Aos poucos, ele desenvolve um sentimento paternal por ela, ao estilo de Logan; depois de se frustrar procurando pelos pais. Em seguida, mergulhamos em um flashback, para descobrirmos que, há muitos anos, Augustine fora o pesquisador que encontrou um lugar habitável fora da Terra, e que nesta época, se aproximou de Jean, interpretada por Sophie Rundle.
A locação teve um papel importante para criar uma atmosfera de solidão e melancolia. Augustine se torna mais decadente com os laboratórios vazios do observatório, quase insignificante no meio do desértico Polo Norte, reproduzido na Islândia. Além do gelo absoluto, Clooney nos dirige ao espaço para completar a sua narrativa. Tão isolada quanto o observatório da Terra, a nave espacial Aether retorna de uma missão de reconhecimento do novo planeta K-23, um satélite de Júpiter.
Entre os cinco passageiros, Sully, interpretada por Felicity Jones, toma a nossa atenção. Ela é responsável pela comunicação entre a nave e a Terra, mas não obtém respostas por causa das condições no planeta, o que causa ansiedade nos tripulantes, que mal imaginam o que está acontecendo. Dentro da nave, quase todos os diálogos são movidos pela nostalgia da terra natal, ou pela expectativa do retorno. Isto fica claro quando os vemos interagindo com hologramas de familiares e amigos, ou na cena em que reparam a nave, ao embalo de Sweet Caroline.
A trilha sonora é um ponto alto do longa. Ela preenche o visual inabitado dentro e fora da Terra, revela o interior dos personagens e complementa os momentos de tensão e alívio. Alexandre Desplat é o responsável por colocar o longa na mira das principais premiações de 2021. Já indicado para o Globo de Ouro, gera expectativas para o Oscar, na categoria de Melhor Trilha Sonora Original, prêmio que já levou duas vezes por O Grande Hotel Budapeste e o seu trabalho marcante em A Forma da Água.
The Midnight Sky se desprende das condições dentro e fora da Terra para focar nas relações humanas, como se dissesse que o maior bem da humanidade é a própria humanidade.
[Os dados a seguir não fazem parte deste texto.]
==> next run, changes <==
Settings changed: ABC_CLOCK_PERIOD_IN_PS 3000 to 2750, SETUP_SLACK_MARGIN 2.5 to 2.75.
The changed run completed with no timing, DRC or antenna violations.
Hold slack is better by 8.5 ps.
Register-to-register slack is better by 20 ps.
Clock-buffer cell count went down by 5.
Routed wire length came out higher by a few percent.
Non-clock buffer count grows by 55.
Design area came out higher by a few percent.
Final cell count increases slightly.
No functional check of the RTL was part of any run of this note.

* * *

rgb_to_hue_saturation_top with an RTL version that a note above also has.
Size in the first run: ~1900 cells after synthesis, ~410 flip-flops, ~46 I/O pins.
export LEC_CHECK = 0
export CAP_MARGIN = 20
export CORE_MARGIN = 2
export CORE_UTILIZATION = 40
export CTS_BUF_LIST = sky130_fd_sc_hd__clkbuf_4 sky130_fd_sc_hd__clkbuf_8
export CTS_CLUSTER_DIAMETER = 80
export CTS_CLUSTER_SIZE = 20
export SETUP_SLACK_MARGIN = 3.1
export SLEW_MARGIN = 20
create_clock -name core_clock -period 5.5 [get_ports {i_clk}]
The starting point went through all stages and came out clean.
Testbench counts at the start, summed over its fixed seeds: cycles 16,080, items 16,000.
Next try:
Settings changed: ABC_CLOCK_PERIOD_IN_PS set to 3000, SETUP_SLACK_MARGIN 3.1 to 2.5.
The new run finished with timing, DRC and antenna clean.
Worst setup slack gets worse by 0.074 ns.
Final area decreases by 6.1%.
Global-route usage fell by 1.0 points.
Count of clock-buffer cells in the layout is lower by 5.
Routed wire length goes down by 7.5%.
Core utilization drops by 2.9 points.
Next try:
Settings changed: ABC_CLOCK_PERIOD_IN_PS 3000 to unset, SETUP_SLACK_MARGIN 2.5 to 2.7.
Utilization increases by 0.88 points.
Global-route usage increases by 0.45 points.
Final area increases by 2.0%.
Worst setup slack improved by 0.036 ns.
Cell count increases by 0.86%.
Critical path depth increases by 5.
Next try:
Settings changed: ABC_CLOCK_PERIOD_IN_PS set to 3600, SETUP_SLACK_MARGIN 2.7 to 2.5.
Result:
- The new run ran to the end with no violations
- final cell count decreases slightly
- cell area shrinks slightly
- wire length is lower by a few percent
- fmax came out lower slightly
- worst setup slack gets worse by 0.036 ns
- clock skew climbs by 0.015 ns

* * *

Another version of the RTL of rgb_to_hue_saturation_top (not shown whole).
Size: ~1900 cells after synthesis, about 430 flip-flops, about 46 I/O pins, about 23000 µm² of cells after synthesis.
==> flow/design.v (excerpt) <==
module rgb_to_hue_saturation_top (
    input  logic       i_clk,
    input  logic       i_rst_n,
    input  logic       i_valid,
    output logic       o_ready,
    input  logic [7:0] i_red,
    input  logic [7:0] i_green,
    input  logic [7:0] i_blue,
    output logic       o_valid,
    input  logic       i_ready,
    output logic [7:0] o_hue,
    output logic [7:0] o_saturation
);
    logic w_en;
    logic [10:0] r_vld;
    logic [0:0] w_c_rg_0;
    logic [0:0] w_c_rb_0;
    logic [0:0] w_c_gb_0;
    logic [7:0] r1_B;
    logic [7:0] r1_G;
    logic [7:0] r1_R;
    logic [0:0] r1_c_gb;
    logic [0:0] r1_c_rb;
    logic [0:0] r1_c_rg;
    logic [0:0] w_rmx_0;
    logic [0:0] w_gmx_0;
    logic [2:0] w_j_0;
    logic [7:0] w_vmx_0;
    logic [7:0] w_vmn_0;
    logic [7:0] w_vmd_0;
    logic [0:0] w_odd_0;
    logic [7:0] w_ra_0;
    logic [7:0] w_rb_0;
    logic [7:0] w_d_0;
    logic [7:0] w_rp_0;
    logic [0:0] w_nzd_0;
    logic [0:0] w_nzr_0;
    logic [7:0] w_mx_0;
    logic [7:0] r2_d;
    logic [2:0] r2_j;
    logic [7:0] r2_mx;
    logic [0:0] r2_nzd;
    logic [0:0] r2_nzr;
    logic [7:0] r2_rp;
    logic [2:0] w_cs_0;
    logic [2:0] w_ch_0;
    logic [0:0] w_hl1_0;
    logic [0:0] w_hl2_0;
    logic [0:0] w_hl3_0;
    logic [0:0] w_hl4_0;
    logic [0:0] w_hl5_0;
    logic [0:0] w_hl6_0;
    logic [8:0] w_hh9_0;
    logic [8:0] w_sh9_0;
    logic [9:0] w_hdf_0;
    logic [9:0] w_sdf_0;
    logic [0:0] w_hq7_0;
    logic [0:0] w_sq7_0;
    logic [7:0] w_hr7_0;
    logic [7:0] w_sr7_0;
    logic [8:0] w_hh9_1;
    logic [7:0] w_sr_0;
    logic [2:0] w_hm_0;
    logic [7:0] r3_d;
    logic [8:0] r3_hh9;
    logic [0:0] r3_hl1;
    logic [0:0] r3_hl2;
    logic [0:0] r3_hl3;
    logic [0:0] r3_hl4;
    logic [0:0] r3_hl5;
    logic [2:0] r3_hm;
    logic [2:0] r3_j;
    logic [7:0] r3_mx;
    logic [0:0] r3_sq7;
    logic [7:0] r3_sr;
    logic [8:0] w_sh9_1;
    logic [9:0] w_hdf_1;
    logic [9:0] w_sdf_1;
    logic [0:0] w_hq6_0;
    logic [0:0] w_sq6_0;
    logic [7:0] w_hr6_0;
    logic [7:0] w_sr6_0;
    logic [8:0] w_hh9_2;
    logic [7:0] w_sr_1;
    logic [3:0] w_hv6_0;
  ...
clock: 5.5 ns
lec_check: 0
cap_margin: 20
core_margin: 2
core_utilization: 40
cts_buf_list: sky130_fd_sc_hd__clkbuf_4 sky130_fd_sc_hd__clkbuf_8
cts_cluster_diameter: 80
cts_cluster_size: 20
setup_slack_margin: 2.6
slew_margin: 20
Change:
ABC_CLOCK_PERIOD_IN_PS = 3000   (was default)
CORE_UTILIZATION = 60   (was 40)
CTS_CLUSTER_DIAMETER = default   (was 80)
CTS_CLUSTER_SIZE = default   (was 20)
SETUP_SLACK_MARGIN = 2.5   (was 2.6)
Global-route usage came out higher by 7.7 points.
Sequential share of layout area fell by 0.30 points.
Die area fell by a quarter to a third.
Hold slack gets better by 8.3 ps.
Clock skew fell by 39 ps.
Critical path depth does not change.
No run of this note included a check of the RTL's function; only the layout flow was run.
Vemos isso logo na primeira cena, quando uma multidão abandona o único lugar seguro de um planeta em catástrofe, sem se importar para onde estavam indo. Mais tarde, quando inicia-se o arco narrativo dos astronautas, a primeira cena é um pesadelo de Sully: enquanto recolhia amostras no planeta recém descoberto, Aether parte em direção à Terra, deixando-a sozinha.
Em seguida, mais flashbacks revelam a personalidade e as motivações de Augustine. Primeiro, descobrimos que o pesquisador rompeu a relação com Jean para se dedicar completamente à missão de dar um novo lar à humanidade. Depois de alguns anos, Jean aparece com uma filha, mas Augustine não se aproxima da criança e prefere que a sua identidade como pai permaneça em segredo. Todas estas decisões resultaram no personagem de 2049, que trocou as relações mais importantes de sua vida por uma carreira, e agora, tenta compensar esta ausência.
Depois de martirizar seus personagens, Clooney alivia com um desfecho heroico para Augustine. A comunicação entre os dois grupos acontece e o pesquisador evita que Sully chegue ao planeta condenado. Dois tripulantes descem da nave para passarem os últimos momentos na Terra, enquanto Sully parte para K-23 com o seu parceiro, o capitão Adewole (David Oyelowo).
O Céu da Meia Noite consegue representar uma ideia visualmente. É uma obra que sensibiliza para a necessidade humana de compartilhar a vida com os outros. Mas este é o seu limite, pois não conseguimos nos importar com os seus personagens. A relação entre o velho pesquisador e a garota perdida não é aproveitada, e, após a revelação final desta história, é rebaixada a um capricho narrativo – um recurso para deixá-la menos monótona.